In 2014, the average institution spent $170,000 processing verifications. The total cost across U.S. institutions was $481 million. Verification costs fall more to public institutions, with two-year publics spending $225 million and four-year publics spending $189 million. The four-year private sector faces a considerably lower compliance cost burden ($67 million).

To scale the estimates by institutional resources, the authors draw on information from the National Association of Student Financial Aid Administrators' Administrative Burden Survey for estimates of average financial aid office operating budgets by sector.

The results show that four-year and two-year public institutions devote a sizable share of their financial aid operating budget to administrating verification. The average four-year public spent 15 percent of its financial aid office operating budget to conducting verification, compared to 1 percent at the typical four-year private institution. The average community college spends 22 percent of its aid office budget on verification.

The authors also compared institution-level verification expenditures to total student service expenditures. The average four-year public devotes 1.5 percent of its student services budget to the verification process, compared to 0.5 percent at the typical four-year private. Community colleges, on average, spend 4 percent of student services budgets on verification.

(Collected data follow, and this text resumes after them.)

### config.mk
export PLATFORM = sky130hd
export DESIGN_NAME = drts_regime_step
export DESIGN_NICKNAME = d
export VERILOG_FILES = /design/src/sv/drts_pkg.sv /design/src/sv/drts_regime_step.sv
export SDC_FILE = /design/constraint.sdc
export NUM_CORES = 1
export LEC_CHECK = 0
export ABC_AREA = 1
export BUFFER_PORTS_ARGS = -buffer_cell sky130_fd_sc_hd__buf_2
export CAP_MARGIN = 25
export CELL_PAD_IN_SITES_DETAIL_PLACEMENT = 1
export CELL_PAD_IN_SITES_GLOBAL_PLACEMENT = 1
export CORE_AREA = 2 2 92 94
export DETAILED_ROUTE_END_ITERATION = 12
export DIE_AREA = 0 0 94 96
export GPL_TIMING_DRIVEN = 0
export PLACE_DENSITY_LB_ADDON = 0.3
export SYNTH_ARGS = -nofsm -noshare
export SYNTH_HDL_FRONTEND = slang
export SYNTH_SLANG_ARGS = --single-unit
export TNS_END_PERCENT = 1
### constraint.sdc
create_clock -name vclk -period 16.6
set_input_delay 2.49 -clock vclk [all_inputs]
set_output_delay 2.49 -clock vclk [all_outputs]
set_load 0.1 [all_outputs]
### src/sv/drts_pkg.sv
// shared types, constants and the regime frequency table
package drts_pkg;

   localparam int unsigned NUM_REGIMES    = 4;
   localparam int unsigned PULSES_PER_REV = 2;
   localparam int unsigned TABLE_SIZE     = 4;
   localparam int unsigned NUM_ACTIVE     = (NUM_REGIMES < TABLE_SIZE) ? NUM_REGIMES : TABLE_SIZE;

   localparam int unsigned DUTY_W   = 10;
   localparam int unsigned HYST_W   = 8;
   localparam int unsigned REGIME_W = 3;
   localparam int unsigned ACTION_W = 2;
   localparam int unsigned FREQ_W   = 10;
   localparam int unsigned INDEX_W  = 3;

   localparam logic [HYST_W-1:0] HYST_MAX   = HYST_W'(200);
   localparam logic [HYST_W-1:0] HYST_RESET = HYST_W'(20);
   localparam int unsigned       FREQ_MAX   = 1023;

   // register indexes
   localparam logic [INDEX_W-1:0] REG_ENABLE = INDEX_W'(0);
   localparam logic [INDEX_W-1:0] REG_HYST   = INDEX_W'(1);
   localparam logic [INDEX_W-1:0] REG_THR_A  = INDEX_W'(2);
   localparam logic [INDEX_W-1:0] REG_THR_B  = INDEX_W'(3);
   localparam logic [INDEX_W-1:0] REG_THR_C  = INDEX_W'(4);
   localparam logic [INDEX_W-1:0] REG_THR_D  = INDEX_W'(5);

   // synthesizer actions
   localparam logic [ACTION_W-1:0] ACT_NONE  = ACTION_W'(0);
   localparam logic [ACTION_W-1:0] ACT_STOP  = ACTION_W'(1);
   localparam logic [ACTION_W-1:0] ACT_START = ACTION_W'(2);

   localparam logic [REGIME_W-1:0] REGIME_NONE = '0;
   localparam logic [REGIME_W-1:0] REGIME_MAX  = REGIME_W'(TABLE_SIZE);

   localparam logic [DUTY_W-1:0] THR_RESET [TABLE_SIZE] = '{
      DUTY_W'(430), DUTY_W'(480), DUTY_W'(530), DUTY_W'(560)
   };

   localparam int unsigned REGIME_RPM [TABLE_SIZE] = '{9000, 12000, 14000, 15600};

   // tach frequency for an rpm, rounded, held within 1..1023
   function automatic logic [FREQ_W-1:0] freq_of_rpm(input int unsigned rpm);
      int unsigned hz;
      hz = (rpm * PULSES_PER_REV + 30) / 60;
      if (hz == 0) begin
         hz = 1;
      end
      if (hz > FREQ_MAX) begin
         hz = FREQ_MAX;
      end
      return FREQ_W'(hz);
   endfunction

   localparam logic [FREQ_W-1:0] FREQ_TABLE [TABLE_SIZE] = '{
      freq_of_rpm(REGIME_RPM[0]), freq_of_rpm(REGIME_RPM[1]),
      freq_of_rpm(REGIME_RPM[2]), freq_of_rpm(REGIME_RPM[3])
   };

   typedef struct packed {
      logic              duty_valid;
      logic [DUTY_W-1:0] duty_tenths;
   } req_type;

   typedef struct packed {
      logic [REGIME_W-1:0] regime_now;
      logic                regime_changed;
      logic [ACTION_W-1:0] synth_action;
      logic [FREQ_W-1:0]   synth_freq_hz;
   } rsp_type;

   typedef struct packed {
      logic [INDEX_W-1:0] reg_index;
      logic [DUTY_W-1:0]  wdata;
   } csr_type;

   typedef struct packed {
      logic                               enable;
      logic [HYST_W-1:0]                  hyst;
      logic [TABLE_SIZE-1:0][DUTY_W-1:0]  thr;
   } cfg_type;

   typedef struct packed {
      logic [REGIME_W-1:0] regime;
      logic [FREQ_W-1:0]   last_freq;
      logic                running;
   } state_type;

endpackage

### src/sv/drts_regime_step.sv
// regime classification with hysteresis and synthesizer command for one sample
module drts_regime_step (
   input  drts_pkg::req_type   item,
   input  drts_pkg::cfg_type   cfg,
   input  drts_pkg::state_type cur,
   output drts_pkg::state_type nxt,
   output drts_pkg::rsp_type   result
);
   import drts_pkg::*;

   logic [REGIME_W-1:0] target;
   logic [DUTY_W-1:0]   entry;
   logic [DUTY_W-1:0]   exit_at;
   logic [REGIME_W-1:0] regime_sel;
   logic [FREQ_W-1:0]   freq;
   logic [FREQ_W-1:0]   last_eff;
   logic                changed;

   // highest regime whose entry the duty meets
   always_comb begin
      target = REGIME_NONE;
      for (int i = 0; i < NUM_ACTIVE; i++) begin
         if (item.duty_tenths >= cfg.thr[i]) begin
            target = REGIME_W'(i + 1);
         end
      end
   end

   always_comb begin
      entry = '0;
      for (int i = 0; i < TABLE_SIZE; i++) begin
         if (cur.regime == REGIME_W'(i + 1)) begin
            entry = cfg.thr[i];
         end
      end
   end

   // exit point floored at zero
   assign exit_at = ({2'b00, entry} > {{(DUTY_W - HYST_W + 2){1'b0}}, cfg.hyst}) ?
                    (entry - DUTY_W'(cfg.hyst)) : '0;

   always_comb begin
      regime_sel = cur.regime;
      if (target > cur.regime) begin
         regime_sel = target;
      end else if (target < cur.regime && cur.regime != REGIME_NONE &&
                   cur.regime <= REGIME_MAX && item.duty_tenths < exit_at) begin
         regime_sel = target;
      end
   end

   always_comb begin
      freq = '0;
      for (int i = 0; i < TABLE_SIZE; i++) begin
         if (regime_sel == REGIME_W'(i + 1)) begin
            freq = FREQ_TABLE[i];
         end
      end
   end

   assign changed  = (regime_sel != cur.regime);
   assign last_eff = changed ? '0 : cur.last_freq;

   always_comb begin
      nxt    = cur;
      result = '{regime_now: cur.regime, regime_changed: 1'b0,
                 synth_action: ACT_NONE, synth_freq_hz: '0};
      if (cfg.enable && item.duty_valid) begin
         nxt.regime                = regime_sel;
         nxt.last_freq             = last_eff;
         result.regime_now         = regime_sel;
         result.regime_changed     = changed;
         if (regime_sel == REGIME_NONE || regime_sel > REGIME_MAX || freq == '0) begin
            if (cur.running) begin
               nxt.running         = 1'b0;
               nxt.last_freq       = '0;
               result.synth_action = ACT_STOP;
            end else if (freq == '0 && regime_sel != REGIME_NONE) begin
               nxt.last_freq       = '0;
            end
         end else if (!(cur.running && freq == last_eff)) begin
            nxt.last_freq           = freq;
            nxt.running             = 1'b1;
            result.synth_action     = ACT_START;
            result.synth_freq_hz    = freq;
         end
      end
   end
endmodule

* Word-level counts from Yosys, hierarchy flattened *
Index checks and enable logic that the tools add are counted.

cells by class
  add/sub/neg operators = 1
  $mul = 0
  div/mod/pow operators = 0
  magnitude comparators = 10
  eq/ne operators = 10
  shift-type cells = 0
  mux-type cells = 26
  bitwise gates (word level) = 0
  reduce and logical (&&, ||, !) cells = 12

operators with widths
  kind                  count
  $mux W10              12
  $ge A10 B10 Y1        4
  $mux W11              2
  $mux W16              1
  $mux W3               5
  $mux W14              1
  $eq A3 B2 Y1 const B  4
  $mux W12              1
  $eq A10 B10 Y1        1
  $gt A10 B8 Y1         1
  $logic_not A10 Y1     1
  $lt A10 B10 Y1        1
  $sub A10 B8 Y10       1
  $mux W9               1
  $eq A3 B1 Y1 const B  2
  $eq A3 B3 Y1 const B  2
  $logic_and A1 B1 Y1   6
  $reduce_bool A3 Y1    2
  $gt A3 B3 Y1          1
  $gt A3 B3 Y1 const B  1
  $le A3 B3 Y1 const B  1
  $logic_not A3 Y1      1
  $lt A3 B3 Y1          1
  $ne A3 B3 Y1          1
  other kinds (3)       5

storage, ports and cells
  register bits after elaboration = 0
  bits in latches = 0
  bits in writable memories = 0
  bits in read-only memories = 0
  output and inout bits = 30
  logic and storage cells = 59
  memories kept = 0

* Logic depth before layout (Yosys ltp) *
  depth in word-level cells = 22
  depth in mapped cells = 47
  gate-level depth less buffers = 46

* Worst setup path before layout *
Ideal clock, no wire load.

  path kind = input port to output port
  start = input port cur[12] in the netlist's numbering
  end = output port result[14] in the netlist's numbering
  arrival time = 8.528 ns
  path slack = 5.582 ns
  cell stages on the path = 32
  buffers on the path = 2
  cells stage by stage = buf_6 > nand2_1 > nor2_1 > inv_1 > o221ai_1 > o21ai_0 > ha_1 > a21oi_1 > o21ai_0 > inv_1 > nor2_1 > nor2_1 > nor2_1 > nor2_1 > nor2_1 > nor2_1 > nor2_1 > nor2_1 > inv_1 > or2_2 > nand3_1 > ha_1 > nand2_1 > inv_1 > o21ai_0 > a21boi_0 > nor4_1 > nand2_2 > nand3_1 > nand2_4 > o21ai_0 > buf_4

RTL lines
  element      line                   text
  from (decl)  drts_regime_step.sv:5  input drts_pkg::state_type cur,
  to (decl)    drts_regime_step.sv:7  output drts_pkg::rsp_type result

==> impl_metrics.toml <==
[worst_setup_path]
worstPathArrival_ns = 8.95
worstPathMaxFanout = 8
crit_top_cell = "nor2_1"
critical_path_class = "primary input to output port"
cp-end-kind = "output port"
cp_slowest_cell = "buf_2"
cp_data_required_time_ns = 14.11
critPathLaunchType = "primary input"
max_stage_delay_ns = 0.41

[placement]
io_buffers = 103
place_congestion = 0.889
hpwlAfterDp_um = 9030

[routing]
num_vias = 3686
ant_nets = 0
dr.pass1.iters = 4
drc = 0
wl_um = 9970
wl_per_cell_um = 13.9
drtIter0Drc = 80
viasPerCell = 5.15

[logic_synthesis]
synth_nets = 645
synthCells = 508
seq_area_frac_synth = 0
yosys.area.top_type = "ha_1"
yosys_warnings = 0
synthesis.area_um2 = 2980
synth_cell_type_count = 36
yosys.area.top_type_share = 0.261
synth.avg_cell_area_um2 = 5.86
synth_area_leaders = "ha_1 (26%), nand2_1 (14%), inv_1 (11%), nor2_1 (6.9%), nand3_1 (6.6%)"

[sta]
fin_crit_sh = 0.689
finalHoldViolCount = 0
rsz0062_at_grt = "no"
max_slew_margin = 0.661
slew_violations = 0
setup_viol = 0
finalCriticalPeriod_ns = 11.44
timing.fmax_mhz = 87.4
fin_setup_tns_ns = 0
worst_pin_slew_ns = 0.508

[floorplan]
start_util = 0.370
die_area_um2 = 9020
dieWidth_um = 94
ios = 104
core_area_um2 = 8050
die_h_um = 96
rows = 33

[pwr]
internal_power_w = 0.0000701
switching_power_w = 0.000178
p_leak_nw = 2.15
p_seq_frac = 0
swShare = 0.717
p_per_area_nw_per_um2 = 68.5
pwr-share-comb = 1.000
pwr-share-clk = 0
ir_worst_vdd_uv = 17.3

[final_layout]
diodes = 0
multiInputGateArea_um2 = 2530
fin_util = 0.450
seq_cell_count = 0
syn_to_final_growth_pct = 21.7
final_common_cell = "nand2_1"
drive_above_1_share = 0.259
nets = 750
layout_common_cells = "nand2_1 (114), buf_2 (103), inv_1 (86)"
fillers = 1190
regArea_um2 = 0
nClkBuffers = 0

[job]
drv_cap = 0

[worst_hold_path]
worstHoldPathType = "primary input to output port"

[grt]
grt_pass1_vias = 3664
overflow = 0
track_usage = 0.221
grt_first_pass_wirelength_um = 16500
antenna_found_initial = 0
grt_max_degree = 11

[outcome]
status = "completed"

[clock_tree]
cts_hold_buf = 0
cts.repair.resized = 0
post_cts_buffers = 0
worst paths after layout:
| path | start | to | slack [ns] | cells past startpoint |
|---|---|---|---|---|
| min | cur[0] | result[10] | 5.50 | 4 |
| max | cur[13] | result[1] | 5.16 | 47 |
Yosys cell counts:
cell	number
buf_4	7
o2111ai_1	1
o21a_1	3
inv_2	8
clkbuf_1	2
nor3_2	1
o22ai_1	1
nand4_1	10
fa_1	1
buf_6	3
nand2_4	4
a221oi_1	1
nand3b_1	3
a21oi_2	1
nor2_1	55
o221ai_1	7
or2_2	3
o21bai_1	1
nand3_4	1
inv_1	86
a31oi_1	2
nor2_2	7
nand2_1	114
nor2_4	4
a21oi_1	25
o211ai_1	8
a21boi_0	1
ha_1	62
a21oi_4	2
nand3_1	39
nor4_1	4
o211ai_2	1
nand3_2	4
nand2_2	9
xor2_1	2
o21ai_0	25
layout make-up:
cell class,count,share of cell area
Multi-Input combinational cell,402,0.698
Timing Repair Buffer,103,0.142
Inverter,94,0.0974
Tap cell,105,0.0363
Buffer,12,0.0259
critical path: cells and delay by family:
| kind | cells | cell delay [ns] |
|---|---|---|
| buffers and inverters | 11 | 1.56 |
| AND/OR/NAND/NOR | 27 | 3.16 |
| AO/OA/AOI/OAI | 6 | 0.88 |
| adder cells (fa/ha/maj) | 3 | 0.85 |
per-layer routing:
layer | wire length (um) | GRT usage | vias to the layer above | share of wire
li1 | - | - | 1882 | -
met1 | 4340 | 0.258 | 1710 | 0.44
met2 | 5220 | 0.457 | 84 | 0.52
met3 | 286 | 0.00157 | 10 | 0.029
met4 | 126 | 0.0314 | 0 | 0.013
met5 | 0 | 0 | - | 0
power groups by stage:
stage | Sequential [W] | Clock (W) | Combinational [W]
2_1_floorplan | 0 | 0 | 0.000193
4_1_cts | 0 | 0 | 0.000249
3_5_place_dp | 0 | 0 | 0.000248
3_3_place_gp | 0 | 0 | 0.000241
6_report | 0 | 0 | 0.000248
5_1_grt | 0 | 0 | 0.000275
logic make-up (layout without fill, tap and decap cells):
family          Yosys count  count (layout)  share of synthesized area
compound gates           79              79                      0.168
buf+inv                 106             209                      0.150
simple gates            258             258                      0.409
xor+xnor                  2               2                    0.00589
fa+ha+maj                63              63                      0.267
metrics by stage:
stage / total power [W] / instance area (um2) / hold slack (ns) / instances / setup WS (ns)
6_report: 0.000248 / 3620 / 5.50 / 716 / 5.16
4_1_cts: 0.000249 / 3620 / 5.51 / 716 / 5.13
5_1_grt: 0.000275 / 3620 / 5.52 / 716 / 4.37
3_5_place_dp: 0.000248 / 3620 / 5.51 / 716 / 5.15
2_1_floorplan: 0.000193 / 2980 / 5.37 / 508 / 5.58
3_3_place_gp: 0.000241 / 3620 / 5.50 / 716 / 5.33
Power figures use the tool's default switching activity.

"Community colleges devote a larger percentage of their financial aid operating and student services budgets to managing FAFSA verification," said coauthor Alberto Guzman-Alvarez, a doctoral student at the University of Pittsburgh. "This is concerning given that these colleges enroll nearly half of all undergraduates, and they disproportionately serve the least well-resourced students who most need financial aid to support their access to higher education."

"Financial aid administrators have experienced an increase in administrative burden due to increases in the rate with which students are selected for verification, which crowded out other supports that financial aid offices might provide, that may be especially important for lower-income and historically marginalized students," said Guzman-Alvarez.

The authors note that prior evidence suggests that current verification processes are not preventing the misappropriation of federal aid and students selected for verification had little to no change in their aid eligibility.

"We call for greater transparency in how the education department selects students for verification; an external audit of the current processes; and careful consideration of how compliance expenditures could be re-purposed to address other pressing needs within the financial aid system," said Lindsay C. Page, an associate professor of research methodology at the University of Pittsburgh.